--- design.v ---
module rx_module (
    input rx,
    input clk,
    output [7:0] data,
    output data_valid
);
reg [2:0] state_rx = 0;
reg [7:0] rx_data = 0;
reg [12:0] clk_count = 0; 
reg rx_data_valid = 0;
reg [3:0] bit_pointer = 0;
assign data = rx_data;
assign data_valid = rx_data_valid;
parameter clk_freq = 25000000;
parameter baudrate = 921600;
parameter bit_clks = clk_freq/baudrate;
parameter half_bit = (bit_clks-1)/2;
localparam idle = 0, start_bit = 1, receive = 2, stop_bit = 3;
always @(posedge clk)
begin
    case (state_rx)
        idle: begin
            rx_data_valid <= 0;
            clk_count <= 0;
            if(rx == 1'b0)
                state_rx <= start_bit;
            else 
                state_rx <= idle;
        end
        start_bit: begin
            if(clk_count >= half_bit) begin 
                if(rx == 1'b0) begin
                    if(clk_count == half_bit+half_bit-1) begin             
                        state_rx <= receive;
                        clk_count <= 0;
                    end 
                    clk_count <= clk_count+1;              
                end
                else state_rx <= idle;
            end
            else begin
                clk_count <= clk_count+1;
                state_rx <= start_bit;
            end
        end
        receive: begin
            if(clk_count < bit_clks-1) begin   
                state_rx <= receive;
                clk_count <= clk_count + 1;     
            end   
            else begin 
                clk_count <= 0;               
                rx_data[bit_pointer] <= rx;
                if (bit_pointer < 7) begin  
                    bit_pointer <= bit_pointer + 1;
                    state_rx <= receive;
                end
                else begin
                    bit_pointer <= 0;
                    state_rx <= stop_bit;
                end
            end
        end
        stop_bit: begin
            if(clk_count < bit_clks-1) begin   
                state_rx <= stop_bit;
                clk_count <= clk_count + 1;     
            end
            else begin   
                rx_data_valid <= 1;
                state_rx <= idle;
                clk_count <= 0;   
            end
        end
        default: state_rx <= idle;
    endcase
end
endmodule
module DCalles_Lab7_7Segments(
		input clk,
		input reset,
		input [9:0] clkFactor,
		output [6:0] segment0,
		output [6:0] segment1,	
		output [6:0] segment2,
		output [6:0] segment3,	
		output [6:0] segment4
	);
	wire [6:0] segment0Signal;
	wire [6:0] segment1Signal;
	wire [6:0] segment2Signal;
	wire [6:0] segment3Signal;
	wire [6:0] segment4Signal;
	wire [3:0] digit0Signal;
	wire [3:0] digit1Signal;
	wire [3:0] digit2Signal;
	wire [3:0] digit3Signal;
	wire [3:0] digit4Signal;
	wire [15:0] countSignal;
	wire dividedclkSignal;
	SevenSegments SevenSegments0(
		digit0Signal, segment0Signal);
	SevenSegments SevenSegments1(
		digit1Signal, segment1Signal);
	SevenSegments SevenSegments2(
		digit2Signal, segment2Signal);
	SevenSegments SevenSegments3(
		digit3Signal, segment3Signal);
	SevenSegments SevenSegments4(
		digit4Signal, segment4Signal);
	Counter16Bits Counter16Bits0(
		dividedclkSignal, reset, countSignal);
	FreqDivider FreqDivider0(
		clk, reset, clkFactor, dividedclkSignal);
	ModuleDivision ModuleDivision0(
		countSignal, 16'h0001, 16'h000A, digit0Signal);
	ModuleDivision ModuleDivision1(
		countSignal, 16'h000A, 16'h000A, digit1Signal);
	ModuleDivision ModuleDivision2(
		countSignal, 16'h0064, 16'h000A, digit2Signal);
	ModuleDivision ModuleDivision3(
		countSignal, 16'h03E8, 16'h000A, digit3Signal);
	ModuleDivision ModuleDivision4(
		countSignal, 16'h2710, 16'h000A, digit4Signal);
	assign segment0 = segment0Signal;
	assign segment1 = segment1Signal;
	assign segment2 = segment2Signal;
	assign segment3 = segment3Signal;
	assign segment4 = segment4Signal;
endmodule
==============================
▶ **Assigned task**:
Beginning with the first line of the entries, repeat each line exactly until you have reproduced the one containing "case (state_rx)", and add nothing further.

▶ **Response box**:
--- design.v ---
module rx_module (
    input rx,
    input clk,
    output [7:0] data,
    output data_valid
);
reg [2:0] state_rx = 0;
reg [7:0] rx_data = 0;
reg [12:0] clk_count = 0; 
reg rx_data_valid = 0;
reg [3:0] bit_pointer = 0;
assign data = rx_data;
assign data_valid = rx_data_valid;
parameter clk_freq = 25000000;
parameter baudrate = 921600;
parameter bit_clks = clk_freq/baudrate;
parameter half_bit = (bit_clks-1)/2;
localparam idle = 0, start_bit = 1, receive = 2, stop_bit = 3;
always @(posedge clk)
begin
    case (state_rx)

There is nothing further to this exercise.